Please write out, exactly as given, every line of the entries below up to and including the line with "after global placement".
(Beginning of DATA FOR PROCESSING)
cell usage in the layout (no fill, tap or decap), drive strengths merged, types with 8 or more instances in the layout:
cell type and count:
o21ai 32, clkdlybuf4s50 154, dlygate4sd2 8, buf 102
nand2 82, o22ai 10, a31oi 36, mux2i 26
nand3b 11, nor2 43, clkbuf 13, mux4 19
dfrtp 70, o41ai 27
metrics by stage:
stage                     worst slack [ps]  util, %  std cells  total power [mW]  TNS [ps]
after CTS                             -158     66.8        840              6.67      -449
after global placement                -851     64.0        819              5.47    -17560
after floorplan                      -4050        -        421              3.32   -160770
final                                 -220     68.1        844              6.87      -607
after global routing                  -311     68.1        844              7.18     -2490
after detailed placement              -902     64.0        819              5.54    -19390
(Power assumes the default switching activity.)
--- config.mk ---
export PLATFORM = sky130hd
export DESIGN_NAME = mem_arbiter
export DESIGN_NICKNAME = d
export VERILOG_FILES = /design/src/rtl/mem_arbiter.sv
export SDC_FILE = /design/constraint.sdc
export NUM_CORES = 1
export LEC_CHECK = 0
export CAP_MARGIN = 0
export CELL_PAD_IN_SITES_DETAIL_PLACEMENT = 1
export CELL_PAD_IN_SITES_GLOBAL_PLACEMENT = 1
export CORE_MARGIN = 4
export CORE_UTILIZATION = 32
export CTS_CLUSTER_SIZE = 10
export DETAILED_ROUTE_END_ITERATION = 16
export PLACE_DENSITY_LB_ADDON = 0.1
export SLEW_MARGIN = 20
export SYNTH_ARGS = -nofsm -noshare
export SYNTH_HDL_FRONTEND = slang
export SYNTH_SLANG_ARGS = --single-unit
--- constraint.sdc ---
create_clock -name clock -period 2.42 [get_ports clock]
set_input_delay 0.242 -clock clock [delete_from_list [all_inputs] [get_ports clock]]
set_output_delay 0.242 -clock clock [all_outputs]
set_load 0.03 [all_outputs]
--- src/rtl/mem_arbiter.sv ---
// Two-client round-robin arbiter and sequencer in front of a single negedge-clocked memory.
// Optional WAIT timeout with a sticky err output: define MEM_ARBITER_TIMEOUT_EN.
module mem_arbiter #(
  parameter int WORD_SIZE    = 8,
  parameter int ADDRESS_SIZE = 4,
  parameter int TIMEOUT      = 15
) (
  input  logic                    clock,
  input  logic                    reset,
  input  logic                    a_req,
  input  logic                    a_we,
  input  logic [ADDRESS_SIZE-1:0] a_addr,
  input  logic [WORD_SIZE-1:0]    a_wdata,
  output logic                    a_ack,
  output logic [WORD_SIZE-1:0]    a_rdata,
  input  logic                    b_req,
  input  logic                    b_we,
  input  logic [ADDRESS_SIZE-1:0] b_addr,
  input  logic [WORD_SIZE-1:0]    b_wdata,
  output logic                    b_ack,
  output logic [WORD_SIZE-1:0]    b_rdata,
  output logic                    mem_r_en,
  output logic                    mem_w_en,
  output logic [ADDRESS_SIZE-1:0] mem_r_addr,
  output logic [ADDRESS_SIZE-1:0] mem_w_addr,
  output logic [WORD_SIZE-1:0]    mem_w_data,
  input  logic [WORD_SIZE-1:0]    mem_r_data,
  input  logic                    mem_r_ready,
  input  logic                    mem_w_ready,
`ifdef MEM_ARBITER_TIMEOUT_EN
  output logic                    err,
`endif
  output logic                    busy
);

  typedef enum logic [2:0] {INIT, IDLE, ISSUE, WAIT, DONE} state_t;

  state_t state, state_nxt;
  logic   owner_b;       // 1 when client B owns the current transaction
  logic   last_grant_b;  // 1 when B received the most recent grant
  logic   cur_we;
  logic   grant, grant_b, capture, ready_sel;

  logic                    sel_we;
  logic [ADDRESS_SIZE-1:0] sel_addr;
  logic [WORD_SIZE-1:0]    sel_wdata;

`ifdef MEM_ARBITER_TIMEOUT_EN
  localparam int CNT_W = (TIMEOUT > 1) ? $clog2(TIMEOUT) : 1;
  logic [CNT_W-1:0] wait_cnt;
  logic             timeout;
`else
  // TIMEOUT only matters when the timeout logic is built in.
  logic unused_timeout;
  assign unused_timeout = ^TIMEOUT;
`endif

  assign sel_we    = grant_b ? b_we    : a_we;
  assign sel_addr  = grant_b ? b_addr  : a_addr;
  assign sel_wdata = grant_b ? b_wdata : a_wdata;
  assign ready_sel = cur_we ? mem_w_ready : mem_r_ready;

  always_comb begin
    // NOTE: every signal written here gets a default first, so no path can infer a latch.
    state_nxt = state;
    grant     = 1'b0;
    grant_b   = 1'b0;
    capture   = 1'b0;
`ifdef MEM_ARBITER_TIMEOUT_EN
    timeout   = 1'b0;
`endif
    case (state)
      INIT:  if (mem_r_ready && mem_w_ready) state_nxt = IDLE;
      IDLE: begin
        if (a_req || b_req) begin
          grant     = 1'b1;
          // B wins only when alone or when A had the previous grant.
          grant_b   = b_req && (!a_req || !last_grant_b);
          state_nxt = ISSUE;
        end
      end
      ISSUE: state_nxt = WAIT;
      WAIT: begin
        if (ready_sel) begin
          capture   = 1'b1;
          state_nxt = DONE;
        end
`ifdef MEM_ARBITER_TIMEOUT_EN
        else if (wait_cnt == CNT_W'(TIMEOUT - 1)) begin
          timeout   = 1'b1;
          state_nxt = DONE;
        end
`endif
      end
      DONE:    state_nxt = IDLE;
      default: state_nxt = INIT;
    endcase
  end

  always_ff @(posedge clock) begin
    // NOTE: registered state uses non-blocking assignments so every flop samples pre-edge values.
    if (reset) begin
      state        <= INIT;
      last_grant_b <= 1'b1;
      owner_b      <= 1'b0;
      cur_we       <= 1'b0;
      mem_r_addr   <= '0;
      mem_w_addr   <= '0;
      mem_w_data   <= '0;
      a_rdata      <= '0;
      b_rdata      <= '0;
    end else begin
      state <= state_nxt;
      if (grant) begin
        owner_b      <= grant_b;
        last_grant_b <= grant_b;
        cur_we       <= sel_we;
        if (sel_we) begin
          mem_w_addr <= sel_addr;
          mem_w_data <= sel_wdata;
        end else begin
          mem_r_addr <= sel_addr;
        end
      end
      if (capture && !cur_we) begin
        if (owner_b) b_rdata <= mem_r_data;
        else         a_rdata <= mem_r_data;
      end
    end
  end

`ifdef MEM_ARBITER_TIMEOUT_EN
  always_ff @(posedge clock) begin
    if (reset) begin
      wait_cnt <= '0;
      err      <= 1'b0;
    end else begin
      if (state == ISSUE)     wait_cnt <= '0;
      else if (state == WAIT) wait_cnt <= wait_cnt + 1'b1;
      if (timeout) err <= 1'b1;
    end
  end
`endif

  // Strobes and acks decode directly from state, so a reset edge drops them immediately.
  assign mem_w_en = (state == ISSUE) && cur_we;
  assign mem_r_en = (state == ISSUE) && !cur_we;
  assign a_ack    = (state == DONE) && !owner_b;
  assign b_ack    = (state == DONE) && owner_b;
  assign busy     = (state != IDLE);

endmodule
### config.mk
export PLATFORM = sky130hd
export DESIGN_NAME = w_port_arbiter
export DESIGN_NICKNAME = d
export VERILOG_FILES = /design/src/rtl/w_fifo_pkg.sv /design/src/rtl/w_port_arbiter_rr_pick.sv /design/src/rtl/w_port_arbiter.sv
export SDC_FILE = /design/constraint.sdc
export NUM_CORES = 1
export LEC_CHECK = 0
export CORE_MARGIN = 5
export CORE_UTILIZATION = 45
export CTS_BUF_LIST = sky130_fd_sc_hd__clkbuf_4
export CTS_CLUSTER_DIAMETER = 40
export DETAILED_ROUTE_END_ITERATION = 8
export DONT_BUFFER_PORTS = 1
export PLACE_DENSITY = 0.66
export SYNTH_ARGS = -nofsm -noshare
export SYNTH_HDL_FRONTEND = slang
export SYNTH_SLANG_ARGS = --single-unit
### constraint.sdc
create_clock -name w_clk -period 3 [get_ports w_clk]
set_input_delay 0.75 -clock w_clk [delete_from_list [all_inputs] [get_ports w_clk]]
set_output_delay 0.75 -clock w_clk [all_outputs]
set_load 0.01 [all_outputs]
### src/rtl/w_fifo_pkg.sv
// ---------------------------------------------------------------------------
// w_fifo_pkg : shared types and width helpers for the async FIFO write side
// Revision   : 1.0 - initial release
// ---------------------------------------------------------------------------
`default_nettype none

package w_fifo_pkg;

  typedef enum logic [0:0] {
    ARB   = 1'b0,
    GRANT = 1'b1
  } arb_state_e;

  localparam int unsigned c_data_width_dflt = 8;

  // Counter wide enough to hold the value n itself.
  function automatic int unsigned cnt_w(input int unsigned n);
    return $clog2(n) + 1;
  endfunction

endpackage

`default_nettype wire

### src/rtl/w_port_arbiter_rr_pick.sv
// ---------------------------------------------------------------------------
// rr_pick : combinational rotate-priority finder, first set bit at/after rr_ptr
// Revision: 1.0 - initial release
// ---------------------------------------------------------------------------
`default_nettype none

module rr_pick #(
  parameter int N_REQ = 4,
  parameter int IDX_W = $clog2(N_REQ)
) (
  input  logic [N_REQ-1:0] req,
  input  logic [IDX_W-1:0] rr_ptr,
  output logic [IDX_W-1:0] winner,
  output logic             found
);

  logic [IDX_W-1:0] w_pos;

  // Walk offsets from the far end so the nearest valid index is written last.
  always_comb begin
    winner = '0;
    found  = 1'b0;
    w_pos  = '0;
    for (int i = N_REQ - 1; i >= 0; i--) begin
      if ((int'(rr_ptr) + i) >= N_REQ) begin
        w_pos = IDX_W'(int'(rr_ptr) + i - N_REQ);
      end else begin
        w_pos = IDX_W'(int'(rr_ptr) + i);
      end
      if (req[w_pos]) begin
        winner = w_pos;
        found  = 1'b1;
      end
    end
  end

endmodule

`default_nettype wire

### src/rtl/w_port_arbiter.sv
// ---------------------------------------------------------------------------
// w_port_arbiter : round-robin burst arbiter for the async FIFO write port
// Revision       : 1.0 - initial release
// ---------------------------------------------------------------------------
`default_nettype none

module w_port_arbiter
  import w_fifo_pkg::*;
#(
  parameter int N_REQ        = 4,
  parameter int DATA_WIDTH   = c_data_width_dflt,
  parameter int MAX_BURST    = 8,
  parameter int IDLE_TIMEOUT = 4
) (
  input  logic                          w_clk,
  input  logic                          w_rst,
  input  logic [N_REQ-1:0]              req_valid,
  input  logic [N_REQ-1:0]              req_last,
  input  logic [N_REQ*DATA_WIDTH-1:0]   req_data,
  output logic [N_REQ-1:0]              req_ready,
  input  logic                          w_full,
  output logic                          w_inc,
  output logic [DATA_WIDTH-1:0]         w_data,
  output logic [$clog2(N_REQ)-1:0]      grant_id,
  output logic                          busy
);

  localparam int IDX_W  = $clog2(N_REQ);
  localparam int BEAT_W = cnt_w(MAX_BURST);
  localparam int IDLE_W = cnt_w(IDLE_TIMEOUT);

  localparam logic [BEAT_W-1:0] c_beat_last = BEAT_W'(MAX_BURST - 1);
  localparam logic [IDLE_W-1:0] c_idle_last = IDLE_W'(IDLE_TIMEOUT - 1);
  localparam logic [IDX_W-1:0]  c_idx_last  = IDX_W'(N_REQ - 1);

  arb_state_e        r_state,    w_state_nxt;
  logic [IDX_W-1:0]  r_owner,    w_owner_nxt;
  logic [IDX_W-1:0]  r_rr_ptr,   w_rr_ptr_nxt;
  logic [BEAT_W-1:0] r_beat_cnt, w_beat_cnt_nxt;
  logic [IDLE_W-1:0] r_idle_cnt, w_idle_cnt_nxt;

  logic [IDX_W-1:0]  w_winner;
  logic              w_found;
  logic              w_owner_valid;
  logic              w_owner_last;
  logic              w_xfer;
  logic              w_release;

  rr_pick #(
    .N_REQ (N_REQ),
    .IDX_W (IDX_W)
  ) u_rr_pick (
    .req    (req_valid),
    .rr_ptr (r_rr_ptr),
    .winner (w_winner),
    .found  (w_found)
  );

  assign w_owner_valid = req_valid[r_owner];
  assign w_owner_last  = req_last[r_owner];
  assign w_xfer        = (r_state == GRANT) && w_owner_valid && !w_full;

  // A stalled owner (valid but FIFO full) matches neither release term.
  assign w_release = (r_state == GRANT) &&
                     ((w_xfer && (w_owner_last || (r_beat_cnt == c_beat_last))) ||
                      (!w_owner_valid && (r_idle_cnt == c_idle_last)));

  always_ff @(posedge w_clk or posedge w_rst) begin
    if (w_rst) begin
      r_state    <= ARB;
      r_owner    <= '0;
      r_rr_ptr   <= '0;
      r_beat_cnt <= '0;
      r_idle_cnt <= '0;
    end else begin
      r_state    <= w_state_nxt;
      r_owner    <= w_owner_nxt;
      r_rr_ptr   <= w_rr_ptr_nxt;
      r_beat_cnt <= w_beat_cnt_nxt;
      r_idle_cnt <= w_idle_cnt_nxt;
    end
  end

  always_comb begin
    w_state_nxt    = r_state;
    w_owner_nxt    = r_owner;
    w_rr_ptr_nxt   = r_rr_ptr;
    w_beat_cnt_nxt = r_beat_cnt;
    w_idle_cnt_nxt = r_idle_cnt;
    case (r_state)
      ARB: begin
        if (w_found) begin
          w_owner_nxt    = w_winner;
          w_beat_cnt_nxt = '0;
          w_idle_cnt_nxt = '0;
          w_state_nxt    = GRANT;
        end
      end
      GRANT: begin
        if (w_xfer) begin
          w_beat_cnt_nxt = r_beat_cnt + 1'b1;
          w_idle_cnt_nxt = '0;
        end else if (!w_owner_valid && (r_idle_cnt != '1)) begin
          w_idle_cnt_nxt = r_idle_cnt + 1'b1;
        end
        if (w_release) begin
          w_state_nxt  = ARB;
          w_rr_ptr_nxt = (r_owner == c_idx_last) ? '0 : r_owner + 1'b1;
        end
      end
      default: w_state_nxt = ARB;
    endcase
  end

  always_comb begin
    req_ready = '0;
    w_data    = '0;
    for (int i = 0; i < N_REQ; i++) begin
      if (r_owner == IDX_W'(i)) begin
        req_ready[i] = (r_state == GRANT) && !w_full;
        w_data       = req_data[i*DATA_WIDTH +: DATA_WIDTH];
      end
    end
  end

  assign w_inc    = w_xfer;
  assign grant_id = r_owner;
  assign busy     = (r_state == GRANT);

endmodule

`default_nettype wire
(End of DATA FOR PROCESSING)
> OUTPUT OF THE TASK
cell usage in the layout (no fill, tap or decap), drive strengths merged, types with 8 or more instances in the layout:
cell type and count:
o21ai 32, clkdlybuf4s50 154, dlygate4sd2 8, buf 102
nand2 82, o22ai 10, a31oi 36, mux2i 26
nand3b 11, nor2 43, clkbuf 13, mux4 19
dfrtp 70, o41ai 27
metrics by stage:
stage                     worst slack [ps]  util, %  std cells  total power [mW]  TNS [ps]
after CTS                             -158     66.8        840              6.67      -449
after global placement                -851     64.0        819              5.47    -17560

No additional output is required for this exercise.